*HOW TO COMPLETE THIS TASK*:
All lines containing the string "mapped" must be copied from the entries.

Collected data:
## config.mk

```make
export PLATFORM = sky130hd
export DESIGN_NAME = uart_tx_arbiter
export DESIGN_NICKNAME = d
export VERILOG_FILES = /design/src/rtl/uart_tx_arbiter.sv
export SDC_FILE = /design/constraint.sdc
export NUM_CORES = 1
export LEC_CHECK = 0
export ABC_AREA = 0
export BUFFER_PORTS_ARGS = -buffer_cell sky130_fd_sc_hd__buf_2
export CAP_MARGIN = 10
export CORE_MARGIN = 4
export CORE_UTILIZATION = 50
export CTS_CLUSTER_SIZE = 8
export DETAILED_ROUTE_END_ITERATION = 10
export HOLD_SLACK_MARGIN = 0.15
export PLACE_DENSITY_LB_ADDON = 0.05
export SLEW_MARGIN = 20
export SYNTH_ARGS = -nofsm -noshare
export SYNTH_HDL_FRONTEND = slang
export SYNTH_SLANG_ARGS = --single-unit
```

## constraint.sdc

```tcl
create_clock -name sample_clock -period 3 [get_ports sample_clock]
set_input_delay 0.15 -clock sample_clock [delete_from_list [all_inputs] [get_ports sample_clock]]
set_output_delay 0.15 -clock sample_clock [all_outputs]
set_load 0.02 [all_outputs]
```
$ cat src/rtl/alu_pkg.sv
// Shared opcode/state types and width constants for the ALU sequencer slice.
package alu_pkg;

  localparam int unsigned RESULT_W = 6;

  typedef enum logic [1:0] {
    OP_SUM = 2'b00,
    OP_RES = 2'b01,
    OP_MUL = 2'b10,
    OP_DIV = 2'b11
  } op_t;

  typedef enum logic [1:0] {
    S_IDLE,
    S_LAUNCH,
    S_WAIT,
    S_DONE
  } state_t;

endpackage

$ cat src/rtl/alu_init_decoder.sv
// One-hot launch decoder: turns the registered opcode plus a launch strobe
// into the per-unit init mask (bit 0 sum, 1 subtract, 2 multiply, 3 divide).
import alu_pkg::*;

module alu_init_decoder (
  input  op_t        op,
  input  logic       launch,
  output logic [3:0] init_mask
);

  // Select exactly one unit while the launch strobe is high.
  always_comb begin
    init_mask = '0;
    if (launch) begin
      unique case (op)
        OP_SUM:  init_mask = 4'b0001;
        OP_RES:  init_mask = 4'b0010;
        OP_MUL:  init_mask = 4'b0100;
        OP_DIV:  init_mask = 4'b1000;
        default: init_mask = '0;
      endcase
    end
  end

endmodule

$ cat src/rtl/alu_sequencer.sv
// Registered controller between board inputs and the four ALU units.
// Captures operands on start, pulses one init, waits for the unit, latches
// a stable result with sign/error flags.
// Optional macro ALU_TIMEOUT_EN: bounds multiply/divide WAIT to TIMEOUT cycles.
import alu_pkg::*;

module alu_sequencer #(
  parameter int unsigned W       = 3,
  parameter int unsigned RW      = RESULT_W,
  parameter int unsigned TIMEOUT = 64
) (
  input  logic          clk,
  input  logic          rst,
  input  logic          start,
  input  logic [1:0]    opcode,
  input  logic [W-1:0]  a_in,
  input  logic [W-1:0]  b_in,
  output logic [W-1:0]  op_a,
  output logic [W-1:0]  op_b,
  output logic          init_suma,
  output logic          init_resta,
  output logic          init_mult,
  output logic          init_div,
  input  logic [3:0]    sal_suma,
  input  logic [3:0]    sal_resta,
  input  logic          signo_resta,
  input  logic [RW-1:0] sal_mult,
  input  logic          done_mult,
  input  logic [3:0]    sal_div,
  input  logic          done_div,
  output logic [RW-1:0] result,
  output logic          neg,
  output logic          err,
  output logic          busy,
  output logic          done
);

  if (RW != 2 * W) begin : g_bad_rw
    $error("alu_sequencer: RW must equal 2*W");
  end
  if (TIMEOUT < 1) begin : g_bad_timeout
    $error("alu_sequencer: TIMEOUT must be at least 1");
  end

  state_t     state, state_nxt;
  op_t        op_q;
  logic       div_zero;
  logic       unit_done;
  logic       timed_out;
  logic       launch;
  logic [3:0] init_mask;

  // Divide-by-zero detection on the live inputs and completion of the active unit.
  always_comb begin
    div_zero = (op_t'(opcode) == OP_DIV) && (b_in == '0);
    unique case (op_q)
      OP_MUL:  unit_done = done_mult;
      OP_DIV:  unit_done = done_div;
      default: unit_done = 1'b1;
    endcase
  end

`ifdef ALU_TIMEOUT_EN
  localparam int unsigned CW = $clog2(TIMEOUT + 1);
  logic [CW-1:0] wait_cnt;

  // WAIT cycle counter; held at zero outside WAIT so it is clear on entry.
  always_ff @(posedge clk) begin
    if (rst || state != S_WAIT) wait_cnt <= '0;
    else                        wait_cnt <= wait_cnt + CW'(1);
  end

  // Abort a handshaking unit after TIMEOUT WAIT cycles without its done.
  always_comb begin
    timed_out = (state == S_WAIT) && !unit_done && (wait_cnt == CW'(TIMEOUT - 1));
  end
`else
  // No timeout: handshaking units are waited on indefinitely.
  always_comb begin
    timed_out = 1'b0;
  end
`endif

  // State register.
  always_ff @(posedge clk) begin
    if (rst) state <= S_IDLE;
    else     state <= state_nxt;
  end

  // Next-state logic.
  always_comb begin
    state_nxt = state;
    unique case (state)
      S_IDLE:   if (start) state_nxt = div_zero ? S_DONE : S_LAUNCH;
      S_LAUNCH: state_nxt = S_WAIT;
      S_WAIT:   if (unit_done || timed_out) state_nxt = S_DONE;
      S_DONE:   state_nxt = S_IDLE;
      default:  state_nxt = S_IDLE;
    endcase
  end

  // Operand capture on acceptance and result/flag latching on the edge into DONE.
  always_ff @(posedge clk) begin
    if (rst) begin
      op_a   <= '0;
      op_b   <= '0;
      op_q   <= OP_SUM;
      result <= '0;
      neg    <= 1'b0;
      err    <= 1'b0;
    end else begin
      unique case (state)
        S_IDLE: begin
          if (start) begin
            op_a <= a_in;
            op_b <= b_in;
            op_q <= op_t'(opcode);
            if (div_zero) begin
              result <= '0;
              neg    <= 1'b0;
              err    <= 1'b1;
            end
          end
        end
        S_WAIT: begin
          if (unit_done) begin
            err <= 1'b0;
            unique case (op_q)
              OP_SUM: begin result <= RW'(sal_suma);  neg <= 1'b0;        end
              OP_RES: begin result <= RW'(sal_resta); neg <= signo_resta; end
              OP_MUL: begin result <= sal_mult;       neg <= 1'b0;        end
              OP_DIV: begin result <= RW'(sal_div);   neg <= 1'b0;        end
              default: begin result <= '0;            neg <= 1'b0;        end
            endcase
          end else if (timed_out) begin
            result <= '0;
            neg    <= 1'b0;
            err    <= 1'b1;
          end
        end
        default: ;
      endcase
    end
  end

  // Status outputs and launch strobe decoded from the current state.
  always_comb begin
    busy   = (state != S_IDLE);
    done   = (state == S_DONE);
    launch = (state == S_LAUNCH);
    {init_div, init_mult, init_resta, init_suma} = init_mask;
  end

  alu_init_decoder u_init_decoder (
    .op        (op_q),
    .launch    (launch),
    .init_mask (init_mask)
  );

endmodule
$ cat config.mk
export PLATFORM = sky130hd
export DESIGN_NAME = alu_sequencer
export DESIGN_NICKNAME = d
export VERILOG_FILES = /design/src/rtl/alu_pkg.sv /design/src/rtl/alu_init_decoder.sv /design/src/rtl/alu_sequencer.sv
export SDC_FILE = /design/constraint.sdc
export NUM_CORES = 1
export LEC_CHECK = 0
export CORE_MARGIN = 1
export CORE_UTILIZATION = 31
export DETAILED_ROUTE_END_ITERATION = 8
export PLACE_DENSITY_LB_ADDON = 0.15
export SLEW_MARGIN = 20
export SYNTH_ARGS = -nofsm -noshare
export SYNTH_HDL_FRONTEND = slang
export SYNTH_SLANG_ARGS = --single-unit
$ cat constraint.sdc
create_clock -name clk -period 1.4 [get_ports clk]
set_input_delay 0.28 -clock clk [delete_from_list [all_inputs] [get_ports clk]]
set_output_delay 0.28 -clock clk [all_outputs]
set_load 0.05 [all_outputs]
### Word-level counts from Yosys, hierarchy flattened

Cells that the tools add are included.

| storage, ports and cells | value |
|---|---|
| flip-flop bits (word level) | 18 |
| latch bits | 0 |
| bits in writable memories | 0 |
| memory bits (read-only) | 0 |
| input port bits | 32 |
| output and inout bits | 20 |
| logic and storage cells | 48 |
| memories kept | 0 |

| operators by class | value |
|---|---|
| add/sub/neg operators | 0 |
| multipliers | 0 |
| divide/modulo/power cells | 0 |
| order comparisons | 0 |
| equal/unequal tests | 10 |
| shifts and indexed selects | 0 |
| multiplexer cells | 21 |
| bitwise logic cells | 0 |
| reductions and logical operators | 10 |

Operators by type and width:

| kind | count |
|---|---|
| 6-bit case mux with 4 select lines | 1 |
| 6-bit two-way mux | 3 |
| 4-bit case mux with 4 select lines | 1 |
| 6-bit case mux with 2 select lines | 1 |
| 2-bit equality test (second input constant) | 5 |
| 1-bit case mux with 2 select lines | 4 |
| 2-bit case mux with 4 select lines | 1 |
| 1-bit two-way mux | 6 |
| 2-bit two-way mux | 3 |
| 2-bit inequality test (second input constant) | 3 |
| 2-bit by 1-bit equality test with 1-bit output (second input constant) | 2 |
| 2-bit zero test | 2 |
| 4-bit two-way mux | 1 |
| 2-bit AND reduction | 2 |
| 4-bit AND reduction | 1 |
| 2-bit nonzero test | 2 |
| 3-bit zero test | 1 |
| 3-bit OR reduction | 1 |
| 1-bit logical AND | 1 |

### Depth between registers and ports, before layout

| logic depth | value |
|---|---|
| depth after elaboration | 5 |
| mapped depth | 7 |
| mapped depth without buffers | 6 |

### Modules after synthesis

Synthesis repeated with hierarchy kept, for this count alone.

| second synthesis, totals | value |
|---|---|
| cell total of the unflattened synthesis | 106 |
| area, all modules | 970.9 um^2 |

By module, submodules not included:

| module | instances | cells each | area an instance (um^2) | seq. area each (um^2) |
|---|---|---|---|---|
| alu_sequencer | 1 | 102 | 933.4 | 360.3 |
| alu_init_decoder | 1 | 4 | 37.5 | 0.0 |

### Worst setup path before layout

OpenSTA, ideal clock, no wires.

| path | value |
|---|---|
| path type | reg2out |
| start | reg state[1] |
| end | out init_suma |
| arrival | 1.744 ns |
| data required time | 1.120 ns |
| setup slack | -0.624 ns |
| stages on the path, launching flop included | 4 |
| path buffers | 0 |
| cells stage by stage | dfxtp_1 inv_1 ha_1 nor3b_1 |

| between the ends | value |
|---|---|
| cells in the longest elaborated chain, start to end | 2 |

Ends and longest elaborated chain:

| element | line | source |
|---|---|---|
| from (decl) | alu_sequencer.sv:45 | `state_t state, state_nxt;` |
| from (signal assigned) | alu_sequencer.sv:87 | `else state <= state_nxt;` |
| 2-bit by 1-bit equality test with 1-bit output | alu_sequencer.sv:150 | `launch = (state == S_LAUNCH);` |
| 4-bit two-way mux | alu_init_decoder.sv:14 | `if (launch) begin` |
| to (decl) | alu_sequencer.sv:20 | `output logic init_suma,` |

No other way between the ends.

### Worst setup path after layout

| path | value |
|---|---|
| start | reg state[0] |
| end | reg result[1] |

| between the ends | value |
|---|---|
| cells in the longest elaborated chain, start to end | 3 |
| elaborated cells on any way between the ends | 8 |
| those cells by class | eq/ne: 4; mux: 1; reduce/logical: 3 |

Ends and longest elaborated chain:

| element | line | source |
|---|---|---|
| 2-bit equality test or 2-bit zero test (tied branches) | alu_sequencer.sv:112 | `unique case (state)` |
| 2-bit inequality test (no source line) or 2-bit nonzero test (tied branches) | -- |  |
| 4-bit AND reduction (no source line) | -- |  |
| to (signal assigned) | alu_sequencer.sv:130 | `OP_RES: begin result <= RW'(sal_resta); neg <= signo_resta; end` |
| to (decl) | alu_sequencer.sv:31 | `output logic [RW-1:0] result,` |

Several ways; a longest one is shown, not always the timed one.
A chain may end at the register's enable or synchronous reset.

*COMPLETED TASK*:
| mapped depth | 7 |
| mapped depth without buffers | 6 |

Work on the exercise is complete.